Stored data entries

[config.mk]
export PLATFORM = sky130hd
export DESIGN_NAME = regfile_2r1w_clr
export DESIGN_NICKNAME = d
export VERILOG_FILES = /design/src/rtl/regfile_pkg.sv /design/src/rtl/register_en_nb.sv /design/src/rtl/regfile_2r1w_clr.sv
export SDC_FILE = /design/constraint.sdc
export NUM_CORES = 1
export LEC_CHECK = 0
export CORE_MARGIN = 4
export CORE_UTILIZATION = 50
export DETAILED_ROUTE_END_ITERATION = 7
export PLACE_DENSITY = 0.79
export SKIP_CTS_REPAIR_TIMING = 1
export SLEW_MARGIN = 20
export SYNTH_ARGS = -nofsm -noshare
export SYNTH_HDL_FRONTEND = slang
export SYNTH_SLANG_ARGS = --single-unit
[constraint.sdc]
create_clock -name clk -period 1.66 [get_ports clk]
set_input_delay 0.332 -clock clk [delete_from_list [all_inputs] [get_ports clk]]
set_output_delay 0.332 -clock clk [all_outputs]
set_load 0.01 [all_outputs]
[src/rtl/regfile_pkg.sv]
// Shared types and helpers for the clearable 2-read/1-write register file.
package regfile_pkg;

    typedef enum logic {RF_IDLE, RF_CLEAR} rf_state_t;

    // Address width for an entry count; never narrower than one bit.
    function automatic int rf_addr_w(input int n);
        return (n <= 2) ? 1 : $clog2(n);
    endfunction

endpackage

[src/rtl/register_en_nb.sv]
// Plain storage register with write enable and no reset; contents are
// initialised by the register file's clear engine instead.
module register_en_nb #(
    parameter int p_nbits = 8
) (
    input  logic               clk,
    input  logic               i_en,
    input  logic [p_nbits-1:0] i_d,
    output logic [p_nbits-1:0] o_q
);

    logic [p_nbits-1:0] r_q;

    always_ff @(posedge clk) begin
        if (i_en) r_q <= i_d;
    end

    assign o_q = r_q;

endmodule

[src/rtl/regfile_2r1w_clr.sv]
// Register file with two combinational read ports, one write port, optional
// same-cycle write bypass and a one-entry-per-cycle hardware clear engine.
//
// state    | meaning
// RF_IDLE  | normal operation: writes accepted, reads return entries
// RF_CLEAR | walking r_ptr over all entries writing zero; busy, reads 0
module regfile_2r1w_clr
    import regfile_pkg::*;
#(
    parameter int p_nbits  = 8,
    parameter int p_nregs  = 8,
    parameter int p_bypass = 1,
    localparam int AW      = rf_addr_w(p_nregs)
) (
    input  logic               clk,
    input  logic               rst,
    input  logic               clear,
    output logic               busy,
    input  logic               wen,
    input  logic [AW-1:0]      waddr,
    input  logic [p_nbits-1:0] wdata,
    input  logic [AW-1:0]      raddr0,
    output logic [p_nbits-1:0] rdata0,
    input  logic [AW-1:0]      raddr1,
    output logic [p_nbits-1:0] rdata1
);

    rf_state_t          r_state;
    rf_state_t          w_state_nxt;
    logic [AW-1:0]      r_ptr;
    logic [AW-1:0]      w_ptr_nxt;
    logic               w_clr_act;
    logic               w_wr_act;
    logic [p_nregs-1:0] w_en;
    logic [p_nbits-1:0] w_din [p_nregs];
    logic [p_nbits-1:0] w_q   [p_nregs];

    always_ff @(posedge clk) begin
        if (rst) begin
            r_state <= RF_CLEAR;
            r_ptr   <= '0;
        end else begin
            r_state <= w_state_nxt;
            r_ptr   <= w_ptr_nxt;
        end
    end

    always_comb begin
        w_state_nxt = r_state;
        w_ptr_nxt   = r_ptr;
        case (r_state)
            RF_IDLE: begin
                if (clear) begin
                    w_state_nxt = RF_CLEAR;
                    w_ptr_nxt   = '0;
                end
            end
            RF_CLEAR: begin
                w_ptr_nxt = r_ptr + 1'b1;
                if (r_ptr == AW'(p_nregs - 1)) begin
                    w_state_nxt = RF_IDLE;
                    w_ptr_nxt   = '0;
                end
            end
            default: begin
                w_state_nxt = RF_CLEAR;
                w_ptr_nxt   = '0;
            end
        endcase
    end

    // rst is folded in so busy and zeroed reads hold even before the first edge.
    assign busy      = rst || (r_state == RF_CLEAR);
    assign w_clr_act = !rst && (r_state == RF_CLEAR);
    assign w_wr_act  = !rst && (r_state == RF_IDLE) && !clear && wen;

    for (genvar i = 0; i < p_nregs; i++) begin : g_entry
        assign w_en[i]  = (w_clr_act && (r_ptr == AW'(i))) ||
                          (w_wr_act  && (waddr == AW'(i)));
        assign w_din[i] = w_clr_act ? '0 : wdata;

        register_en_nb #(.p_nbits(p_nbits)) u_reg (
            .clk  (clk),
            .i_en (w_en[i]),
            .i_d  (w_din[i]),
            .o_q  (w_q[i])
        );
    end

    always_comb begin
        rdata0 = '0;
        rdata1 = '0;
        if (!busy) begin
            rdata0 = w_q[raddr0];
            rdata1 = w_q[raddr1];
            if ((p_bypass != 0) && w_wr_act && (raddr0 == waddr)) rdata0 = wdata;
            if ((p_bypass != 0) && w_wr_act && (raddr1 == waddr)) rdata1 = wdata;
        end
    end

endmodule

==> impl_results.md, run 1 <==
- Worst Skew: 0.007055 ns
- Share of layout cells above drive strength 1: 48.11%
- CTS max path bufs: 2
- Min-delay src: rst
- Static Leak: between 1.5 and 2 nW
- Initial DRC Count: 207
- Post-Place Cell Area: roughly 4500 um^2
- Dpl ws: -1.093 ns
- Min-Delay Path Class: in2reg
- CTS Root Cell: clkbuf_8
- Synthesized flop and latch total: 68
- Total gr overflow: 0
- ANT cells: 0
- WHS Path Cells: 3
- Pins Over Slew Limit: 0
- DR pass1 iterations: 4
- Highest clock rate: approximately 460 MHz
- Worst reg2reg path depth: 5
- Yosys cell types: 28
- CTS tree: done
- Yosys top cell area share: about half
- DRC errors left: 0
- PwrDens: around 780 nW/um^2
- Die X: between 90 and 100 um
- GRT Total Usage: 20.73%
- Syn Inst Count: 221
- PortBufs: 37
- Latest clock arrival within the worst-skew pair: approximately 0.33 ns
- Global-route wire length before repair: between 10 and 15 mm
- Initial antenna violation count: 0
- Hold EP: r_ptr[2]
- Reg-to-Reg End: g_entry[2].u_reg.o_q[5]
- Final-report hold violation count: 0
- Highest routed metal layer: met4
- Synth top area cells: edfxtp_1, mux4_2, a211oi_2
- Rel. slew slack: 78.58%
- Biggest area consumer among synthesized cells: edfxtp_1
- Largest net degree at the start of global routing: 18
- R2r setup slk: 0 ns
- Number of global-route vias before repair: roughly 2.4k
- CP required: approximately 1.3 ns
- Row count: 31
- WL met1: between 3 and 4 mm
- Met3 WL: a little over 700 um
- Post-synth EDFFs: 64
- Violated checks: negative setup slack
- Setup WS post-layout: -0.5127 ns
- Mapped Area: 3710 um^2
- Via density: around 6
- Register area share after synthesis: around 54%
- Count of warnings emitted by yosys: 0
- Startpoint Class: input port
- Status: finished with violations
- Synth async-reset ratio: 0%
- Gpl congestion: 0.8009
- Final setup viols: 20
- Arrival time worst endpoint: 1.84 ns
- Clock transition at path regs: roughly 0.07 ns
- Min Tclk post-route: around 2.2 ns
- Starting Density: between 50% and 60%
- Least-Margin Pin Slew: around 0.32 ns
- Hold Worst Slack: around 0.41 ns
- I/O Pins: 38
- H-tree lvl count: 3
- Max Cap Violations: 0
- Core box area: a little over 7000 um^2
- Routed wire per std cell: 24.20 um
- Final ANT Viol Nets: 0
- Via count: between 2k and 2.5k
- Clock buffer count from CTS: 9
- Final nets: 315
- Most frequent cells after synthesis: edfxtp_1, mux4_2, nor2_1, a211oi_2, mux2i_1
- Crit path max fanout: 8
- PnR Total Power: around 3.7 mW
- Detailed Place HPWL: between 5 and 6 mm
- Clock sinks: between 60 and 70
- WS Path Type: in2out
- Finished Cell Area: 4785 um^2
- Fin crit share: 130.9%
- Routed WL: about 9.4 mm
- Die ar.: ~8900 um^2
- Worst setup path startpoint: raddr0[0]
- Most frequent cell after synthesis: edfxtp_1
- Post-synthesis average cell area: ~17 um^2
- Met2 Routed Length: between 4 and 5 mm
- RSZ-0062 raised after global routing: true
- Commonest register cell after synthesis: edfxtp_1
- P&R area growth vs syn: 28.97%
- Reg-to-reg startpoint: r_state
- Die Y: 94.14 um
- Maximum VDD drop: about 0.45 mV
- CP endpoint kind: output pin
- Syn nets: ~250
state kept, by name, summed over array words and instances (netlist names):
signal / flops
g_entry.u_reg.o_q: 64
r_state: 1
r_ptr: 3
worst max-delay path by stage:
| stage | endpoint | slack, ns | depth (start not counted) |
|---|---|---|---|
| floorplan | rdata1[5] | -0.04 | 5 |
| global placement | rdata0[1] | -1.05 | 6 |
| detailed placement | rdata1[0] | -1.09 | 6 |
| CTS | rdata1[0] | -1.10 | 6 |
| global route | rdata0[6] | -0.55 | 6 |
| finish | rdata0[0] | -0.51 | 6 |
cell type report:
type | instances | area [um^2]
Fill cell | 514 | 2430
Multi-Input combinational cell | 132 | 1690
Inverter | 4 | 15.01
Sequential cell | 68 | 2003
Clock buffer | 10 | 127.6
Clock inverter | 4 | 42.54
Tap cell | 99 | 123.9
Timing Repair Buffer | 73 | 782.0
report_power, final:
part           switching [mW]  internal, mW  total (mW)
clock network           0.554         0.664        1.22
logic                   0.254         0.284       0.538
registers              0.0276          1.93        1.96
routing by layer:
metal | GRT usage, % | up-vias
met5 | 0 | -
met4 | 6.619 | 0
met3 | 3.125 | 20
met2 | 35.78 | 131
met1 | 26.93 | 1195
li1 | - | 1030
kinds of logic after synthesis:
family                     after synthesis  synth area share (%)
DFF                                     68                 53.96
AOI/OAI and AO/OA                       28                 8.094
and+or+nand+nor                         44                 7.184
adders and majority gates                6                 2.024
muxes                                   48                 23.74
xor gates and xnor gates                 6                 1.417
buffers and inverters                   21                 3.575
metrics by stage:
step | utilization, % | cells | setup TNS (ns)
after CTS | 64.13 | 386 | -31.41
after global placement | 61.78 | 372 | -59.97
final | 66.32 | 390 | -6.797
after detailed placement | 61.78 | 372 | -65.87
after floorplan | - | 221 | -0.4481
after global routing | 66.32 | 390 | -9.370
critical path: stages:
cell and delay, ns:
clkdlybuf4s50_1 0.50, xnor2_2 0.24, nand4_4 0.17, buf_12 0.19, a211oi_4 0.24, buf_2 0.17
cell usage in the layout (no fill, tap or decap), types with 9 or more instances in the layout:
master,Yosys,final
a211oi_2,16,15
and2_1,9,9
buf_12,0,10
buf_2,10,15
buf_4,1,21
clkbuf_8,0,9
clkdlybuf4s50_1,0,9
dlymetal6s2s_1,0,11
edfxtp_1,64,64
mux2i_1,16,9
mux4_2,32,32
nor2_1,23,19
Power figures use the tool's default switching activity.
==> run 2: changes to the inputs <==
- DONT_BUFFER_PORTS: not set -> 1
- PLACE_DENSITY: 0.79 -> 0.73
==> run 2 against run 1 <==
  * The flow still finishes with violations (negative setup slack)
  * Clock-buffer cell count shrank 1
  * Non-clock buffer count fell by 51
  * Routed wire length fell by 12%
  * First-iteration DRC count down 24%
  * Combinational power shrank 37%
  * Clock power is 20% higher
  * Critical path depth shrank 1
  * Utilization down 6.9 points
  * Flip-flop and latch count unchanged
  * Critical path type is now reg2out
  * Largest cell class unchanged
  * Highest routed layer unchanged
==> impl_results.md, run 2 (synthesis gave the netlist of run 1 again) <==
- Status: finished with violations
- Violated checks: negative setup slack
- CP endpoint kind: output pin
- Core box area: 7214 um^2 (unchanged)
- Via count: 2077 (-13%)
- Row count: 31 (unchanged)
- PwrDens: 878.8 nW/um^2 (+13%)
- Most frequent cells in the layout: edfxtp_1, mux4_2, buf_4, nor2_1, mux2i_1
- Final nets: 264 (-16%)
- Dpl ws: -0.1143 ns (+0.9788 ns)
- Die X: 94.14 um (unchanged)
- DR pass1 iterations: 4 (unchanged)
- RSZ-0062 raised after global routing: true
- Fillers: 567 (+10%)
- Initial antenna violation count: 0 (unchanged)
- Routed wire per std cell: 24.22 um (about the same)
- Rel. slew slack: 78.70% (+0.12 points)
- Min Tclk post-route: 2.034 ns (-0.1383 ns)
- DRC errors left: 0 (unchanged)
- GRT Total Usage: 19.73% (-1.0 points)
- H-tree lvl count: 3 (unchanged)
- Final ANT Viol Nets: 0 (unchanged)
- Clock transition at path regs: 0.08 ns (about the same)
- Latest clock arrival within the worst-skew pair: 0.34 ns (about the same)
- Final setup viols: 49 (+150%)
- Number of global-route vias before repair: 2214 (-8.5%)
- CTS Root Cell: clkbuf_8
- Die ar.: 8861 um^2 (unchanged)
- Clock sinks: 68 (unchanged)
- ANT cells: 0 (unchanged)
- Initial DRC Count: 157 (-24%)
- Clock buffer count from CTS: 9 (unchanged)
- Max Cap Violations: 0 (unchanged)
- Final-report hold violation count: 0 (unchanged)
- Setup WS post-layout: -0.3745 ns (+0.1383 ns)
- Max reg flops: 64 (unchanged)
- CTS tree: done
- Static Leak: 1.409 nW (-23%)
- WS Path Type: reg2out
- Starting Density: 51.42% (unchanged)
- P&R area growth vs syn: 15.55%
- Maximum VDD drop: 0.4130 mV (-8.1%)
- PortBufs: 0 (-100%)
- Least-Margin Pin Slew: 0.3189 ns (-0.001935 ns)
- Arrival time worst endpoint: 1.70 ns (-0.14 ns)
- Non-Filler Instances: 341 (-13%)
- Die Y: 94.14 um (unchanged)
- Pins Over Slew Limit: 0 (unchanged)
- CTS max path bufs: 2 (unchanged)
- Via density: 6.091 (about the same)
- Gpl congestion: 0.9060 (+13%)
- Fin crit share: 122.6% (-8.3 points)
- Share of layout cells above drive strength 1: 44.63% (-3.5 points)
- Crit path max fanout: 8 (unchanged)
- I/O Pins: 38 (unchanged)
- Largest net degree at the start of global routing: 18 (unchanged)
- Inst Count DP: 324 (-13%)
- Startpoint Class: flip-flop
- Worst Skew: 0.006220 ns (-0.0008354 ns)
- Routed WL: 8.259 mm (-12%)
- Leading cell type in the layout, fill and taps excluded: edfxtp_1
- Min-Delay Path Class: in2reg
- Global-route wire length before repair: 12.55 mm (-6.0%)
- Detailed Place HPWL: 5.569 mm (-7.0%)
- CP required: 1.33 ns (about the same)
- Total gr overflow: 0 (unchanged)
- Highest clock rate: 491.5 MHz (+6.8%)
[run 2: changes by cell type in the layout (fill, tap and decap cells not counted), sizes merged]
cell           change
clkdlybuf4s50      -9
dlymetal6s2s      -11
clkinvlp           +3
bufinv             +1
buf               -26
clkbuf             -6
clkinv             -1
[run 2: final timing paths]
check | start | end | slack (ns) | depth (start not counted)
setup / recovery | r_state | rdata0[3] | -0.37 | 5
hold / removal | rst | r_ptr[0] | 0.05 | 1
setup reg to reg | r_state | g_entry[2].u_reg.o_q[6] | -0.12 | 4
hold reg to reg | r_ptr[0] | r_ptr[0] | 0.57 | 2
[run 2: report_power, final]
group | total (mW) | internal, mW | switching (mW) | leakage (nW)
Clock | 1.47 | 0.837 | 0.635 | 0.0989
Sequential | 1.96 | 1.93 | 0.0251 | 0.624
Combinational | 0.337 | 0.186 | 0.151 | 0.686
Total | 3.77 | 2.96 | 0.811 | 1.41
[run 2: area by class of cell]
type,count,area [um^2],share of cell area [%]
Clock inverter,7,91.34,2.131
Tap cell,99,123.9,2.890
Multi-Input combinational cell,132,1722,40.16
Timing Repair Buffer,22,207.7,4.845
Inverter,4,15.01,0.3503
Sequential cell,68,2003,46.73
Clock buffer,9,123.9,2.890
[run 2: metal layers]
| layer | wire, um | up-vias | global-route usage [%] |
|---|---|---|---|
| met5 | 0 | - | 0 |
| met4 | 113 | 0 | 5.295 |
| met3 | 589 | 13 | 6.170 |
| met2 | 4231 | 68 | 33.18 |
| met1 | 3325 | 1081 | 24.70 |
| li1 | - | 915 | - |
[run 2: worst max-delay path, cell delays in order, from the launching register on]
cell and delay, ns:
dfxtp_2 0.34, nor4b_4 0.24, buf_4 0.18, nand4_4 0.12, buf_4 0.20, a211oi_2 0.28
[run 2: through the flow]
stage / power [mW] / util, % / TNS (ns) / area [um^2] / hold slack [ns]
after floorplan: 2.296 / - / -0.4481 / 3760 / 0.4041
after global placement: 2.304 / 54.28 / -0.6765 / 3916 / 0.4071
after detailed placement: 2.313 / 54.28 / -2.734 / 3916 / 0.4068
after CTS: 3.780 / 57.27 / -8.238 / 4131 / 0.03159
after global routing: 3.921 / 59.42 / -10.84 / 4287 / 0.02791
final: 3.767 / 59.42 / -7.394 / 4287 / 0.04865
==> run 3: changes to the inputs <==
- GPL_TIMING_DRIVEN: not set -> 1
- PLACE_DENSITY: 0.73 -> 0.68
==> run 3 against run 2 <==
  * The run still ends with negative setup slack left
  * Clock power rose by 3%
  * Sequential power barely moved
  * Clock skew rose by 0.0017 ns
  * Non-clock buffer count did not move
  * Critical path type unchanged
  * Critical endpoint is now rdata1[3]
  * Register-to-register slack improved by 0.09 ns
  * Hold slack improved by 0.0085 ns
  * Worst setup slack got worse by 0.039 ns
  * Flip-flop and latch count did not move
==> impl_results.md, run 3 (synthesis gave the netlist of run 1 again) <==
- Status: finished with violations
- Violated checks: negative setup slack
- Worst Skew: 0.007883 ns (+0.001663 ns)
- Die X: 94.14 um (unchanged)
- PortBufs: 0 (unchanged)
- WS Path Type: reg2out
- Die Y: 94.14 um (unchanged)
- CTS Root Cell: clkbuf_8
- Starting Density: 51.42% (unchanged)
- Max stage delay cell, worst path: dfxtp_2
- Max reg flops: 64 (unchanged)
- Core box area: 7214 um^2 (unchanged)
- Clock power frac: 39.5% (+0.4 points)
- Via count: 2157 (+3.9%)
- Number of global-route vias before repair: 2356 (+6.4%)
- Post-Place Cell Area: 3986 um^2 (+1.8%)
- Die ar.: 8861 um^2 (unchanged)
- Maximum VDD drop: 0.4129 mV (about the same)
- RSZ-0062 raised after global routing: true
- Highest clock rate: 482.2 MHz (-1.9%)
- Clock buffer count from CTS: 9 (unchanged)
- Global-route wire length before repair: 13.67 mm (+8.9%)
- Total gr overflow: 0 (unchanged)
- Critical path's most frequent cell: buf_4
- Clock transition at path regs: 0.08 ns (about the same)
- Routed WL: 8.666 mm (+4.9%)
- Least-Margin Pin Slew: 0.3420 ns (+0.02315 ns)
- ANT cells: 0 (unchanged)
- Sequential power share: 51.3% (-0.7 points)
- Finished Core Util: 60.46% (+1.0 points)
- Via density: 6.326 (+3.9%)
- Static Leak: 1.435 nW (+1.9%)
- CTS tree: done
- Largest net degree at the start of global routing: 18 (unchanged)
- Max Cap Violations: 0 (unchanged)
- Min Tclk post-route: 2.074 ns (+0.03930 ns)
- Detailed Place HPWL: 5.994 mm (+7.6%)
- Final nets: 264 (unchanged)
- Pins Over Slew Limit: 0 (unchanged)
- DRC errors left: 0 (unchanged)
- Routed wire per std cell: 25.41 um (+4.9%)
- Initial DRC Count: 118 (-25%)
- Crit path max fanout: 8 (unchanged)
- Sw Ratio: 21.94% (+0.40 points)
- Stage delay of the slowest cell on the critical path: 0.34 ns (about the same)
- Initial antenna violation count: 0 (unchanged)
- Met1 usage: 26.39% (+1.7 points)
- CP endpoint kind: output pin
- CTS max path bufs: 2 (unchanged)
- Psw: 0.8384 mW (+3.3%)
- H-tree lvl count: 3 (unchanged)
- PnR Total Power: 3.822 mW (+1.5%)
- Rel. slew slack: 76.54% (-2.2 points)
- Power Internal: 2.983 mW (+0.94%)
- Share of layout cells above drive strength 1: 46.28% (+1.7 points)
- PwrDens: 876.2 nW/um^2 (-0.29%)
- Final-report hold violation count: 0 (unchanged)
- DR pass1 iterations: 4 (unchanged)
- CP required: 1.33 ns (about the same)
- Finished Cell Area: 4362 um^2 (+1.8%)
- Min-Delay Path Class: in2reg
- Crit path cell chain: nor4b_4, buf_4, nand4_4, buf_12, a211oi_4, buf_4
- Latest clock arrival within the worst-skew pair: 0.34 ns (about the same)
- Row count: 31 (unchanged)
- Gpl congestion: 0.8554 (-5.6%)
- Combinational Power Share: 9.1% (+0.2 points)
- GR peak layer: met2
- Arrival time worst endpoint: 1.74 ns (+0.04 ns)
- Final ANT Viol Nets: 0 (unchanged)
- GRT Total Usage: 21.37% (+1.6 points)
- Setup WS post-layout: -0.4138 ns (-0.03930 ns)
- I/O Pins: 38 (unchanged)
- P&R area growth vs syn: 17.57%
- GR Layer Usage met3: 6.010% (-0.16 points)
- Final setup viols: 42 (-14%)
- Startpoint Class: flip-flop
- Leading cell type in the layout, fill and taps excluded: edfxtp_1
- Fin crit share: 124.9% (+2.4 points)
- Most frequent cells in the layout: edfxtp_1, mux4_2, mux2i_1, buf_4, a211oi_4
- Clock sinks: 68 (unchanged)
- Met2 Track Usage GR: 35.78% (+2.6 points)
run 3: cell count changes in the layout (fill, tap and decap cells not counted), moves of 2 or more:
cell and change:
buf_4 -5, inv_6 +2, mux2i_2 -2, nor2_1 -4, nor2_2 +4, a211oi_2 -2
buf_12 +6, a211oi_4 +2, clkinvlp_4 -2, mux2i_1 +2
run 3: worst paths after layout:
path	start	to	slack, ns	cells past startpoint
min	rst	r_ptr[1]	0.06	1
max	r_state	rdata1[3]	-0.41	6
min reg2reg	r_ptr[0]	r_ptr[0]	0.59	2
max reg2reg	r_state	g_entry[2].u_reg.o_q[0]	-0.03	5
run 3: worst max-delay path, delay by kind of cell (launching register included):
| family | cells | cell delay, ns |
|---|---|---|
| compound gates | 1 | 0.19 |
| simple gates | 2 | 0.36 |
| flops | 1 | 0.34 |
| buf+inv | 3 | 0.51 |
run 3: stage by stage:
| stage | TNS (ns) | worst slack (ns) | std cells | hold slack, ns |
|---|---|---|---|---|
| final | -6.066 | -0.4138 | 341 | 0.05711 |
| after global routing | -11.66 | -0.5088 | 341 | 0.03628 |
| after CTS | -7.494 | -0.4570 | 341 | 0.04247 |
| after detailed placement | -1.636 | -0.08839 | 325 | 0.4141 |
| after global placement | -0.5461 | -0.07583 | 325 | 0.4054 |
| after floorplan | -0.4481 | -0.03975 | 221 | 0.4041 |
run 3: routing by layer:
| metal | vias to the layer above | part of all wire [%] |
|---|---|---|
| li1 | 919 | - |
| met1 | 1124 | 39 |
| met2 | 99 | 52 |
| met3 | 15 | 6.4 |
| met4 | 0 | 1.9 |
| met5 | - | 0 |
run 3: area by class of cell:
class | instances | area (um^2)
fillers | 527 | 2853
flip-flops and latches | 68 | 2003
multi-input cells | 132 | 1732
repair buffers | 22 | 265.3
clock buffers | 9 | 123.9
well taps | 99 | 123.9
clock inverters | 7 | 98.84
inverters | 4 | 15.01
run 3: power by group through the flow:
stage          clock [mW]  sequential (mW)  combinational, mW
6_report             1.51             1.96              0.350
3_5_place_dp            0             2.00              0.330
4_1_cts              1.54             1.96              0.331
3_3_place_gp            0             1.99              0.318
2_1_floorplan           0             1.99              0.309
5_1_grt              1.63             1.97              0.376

__WHAT TO DO__:
Determine how many lines in the entries hold the string "Highest". Write only the number.

__REPLY__:
5